**WHAT YOU SHOULD DO:** Look over the listing below and report how many of its lines contain the string "leakage", with no other words.

**RECORDS:**
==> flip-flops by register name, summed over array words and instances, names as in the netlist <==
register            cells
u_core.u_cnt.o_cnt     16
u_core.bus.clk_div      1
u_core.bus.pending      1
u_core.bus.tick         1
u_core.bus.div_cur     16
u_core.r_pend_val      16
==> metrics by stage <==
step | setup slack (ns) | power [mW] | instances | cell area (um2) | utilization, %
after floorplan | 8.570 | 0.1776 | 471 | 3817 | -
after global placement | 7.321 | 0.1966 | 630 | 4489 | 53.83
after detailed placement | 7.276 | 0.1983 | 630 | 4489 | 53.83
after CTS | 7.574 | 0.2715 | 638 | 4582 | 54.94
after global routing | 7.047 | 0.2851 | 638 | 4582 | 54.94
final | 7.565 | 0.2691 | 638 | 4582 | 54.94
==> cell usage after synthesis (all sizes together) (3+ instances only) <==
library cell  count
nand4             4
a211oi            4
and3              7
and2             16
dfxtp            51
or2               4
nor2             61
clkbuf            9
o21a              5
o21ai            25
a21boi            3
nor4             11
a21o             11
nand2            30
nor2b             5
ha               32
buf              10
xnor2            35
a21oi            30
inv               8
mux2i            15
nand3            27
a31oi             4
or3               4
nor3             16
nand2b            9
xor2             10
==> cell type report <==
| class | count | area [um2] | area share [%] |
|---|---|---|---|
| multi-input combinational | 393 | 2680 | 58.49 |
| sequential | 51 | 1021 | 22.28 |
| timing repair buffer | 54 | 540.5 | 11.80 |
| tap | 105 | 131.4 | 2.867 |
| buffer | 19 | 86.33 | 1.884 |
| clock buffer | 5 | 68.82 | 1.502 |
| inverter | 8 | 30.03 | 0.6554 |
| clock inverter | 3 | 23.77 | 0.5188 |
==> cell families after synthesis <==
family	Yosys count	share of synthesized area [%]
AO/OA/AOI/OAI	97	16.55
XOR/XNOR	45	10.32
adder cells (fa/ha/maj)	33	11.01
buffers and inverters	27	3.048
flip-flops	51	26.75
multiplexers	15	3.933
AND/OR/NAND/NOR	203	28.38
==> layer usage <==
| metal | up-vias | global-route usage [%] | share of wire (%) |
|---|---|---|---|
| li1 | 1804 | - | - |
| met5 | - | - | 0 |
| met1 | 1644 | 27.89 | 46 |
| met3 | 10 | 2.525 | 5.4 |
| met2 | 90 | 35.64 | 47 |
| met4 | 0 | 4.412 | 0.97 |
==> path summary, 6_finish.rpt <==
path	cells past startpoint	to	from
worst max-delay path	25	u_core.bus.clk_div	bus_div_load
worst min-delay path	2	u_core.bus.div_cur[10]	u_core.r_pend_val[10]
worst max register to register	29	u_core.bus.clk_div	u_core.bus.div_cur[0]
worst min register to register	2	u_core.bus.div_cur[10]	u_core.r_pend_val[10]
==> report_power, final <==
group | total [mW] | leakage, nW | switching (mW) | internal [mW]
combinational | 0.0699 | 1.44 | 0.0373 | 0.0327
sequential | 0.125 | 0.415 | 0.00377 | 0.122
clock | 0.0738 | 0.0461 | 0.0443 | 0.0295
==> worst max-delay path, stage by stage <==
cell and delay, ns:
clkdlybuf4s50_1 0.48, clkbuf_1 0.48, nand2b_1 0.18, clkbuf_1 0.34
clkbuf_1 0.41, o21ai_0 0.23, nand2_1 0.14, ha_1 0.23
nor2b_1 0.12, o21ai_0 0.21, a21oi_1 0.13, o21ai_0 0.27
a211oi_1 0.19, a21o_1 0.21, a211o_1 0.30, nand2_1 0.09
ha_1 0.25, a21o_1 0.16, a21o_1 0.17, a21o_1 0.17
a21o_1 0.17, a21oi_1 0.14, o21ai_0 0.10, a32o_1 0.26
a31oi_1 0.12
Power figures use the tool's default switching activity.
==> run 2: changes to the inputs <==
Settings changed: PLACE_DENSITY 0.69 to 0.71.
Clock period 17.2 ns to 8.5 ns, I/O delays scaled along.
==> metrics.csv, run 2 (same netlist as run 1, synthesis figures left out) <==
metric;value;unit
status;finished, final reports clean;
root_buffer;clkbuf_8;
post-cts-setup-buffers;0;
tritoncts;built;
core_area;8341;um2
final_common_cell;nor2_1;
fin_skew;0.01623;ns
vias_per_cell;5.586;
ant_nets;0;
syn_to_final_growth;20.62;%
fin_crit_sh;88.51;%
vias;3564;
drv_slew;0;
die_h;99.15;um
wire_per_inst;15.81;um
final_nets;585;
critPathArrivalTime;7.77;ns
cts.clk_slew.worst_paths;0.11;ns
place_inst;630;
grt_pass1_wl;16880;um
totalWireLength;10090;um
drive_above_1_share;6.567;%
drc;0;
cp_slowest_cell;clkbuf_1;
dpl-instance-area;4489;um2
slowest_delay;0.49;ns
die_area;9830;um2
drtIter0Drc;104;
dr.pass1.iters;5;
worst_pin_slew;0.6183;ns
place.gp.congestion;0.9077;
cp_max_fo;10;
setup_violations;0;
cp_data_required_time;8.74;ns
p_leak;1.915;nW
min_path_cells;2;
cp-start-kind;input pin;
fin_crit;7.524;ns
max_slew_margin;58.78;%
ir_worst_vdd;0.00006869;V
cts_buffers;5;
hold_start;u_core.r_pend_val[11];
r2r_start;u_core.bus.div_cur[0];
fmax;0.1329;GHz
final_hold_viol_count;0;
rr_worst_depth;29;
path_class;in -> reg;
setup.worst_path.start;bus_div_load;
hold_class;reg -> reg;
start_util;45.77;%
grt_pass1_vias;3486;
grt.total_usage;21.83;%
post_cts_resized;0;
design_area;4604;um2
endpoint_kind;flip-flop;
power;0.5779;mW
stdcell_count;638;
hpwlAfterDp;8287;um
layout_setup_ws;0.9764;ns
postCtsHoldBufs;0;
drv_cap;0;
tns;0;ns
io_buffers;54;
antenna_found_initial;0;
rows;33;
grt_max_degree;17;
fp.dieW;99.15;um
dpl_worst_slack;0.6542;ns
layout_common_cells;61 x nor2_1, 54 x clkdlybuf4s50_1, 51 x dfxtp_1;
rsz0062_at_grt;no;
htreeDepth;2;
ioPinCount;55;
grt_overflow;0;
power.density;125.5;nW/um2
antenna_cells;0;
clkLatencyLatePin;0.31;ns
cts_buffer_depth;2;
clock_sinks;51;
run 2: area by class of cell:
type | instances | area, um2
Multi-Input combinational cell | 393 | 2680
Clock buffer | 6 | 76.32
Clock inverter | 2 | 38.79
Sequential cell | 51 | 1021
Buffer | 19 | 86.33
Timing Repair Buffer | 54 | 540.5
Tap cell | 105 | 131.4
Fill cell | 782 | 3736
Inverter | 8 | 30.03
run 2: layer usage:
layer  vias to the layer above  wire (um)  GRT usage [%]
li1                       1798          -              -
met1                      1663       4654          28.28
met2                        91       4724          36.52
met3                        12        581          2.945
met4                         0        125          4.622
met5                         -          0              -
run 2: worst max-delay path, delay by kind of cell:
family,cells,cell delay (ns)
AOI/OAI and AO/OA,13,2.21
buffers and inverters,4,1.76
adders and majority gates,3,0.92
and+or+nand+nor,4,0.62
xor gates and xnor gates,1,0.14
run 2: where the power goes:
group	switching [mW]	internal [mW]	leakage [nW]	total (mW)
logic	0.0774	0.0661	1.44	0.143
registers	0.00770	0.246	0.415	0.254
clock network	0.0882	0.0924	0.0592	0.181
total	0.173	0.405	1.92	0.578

**OUTPUT:** 2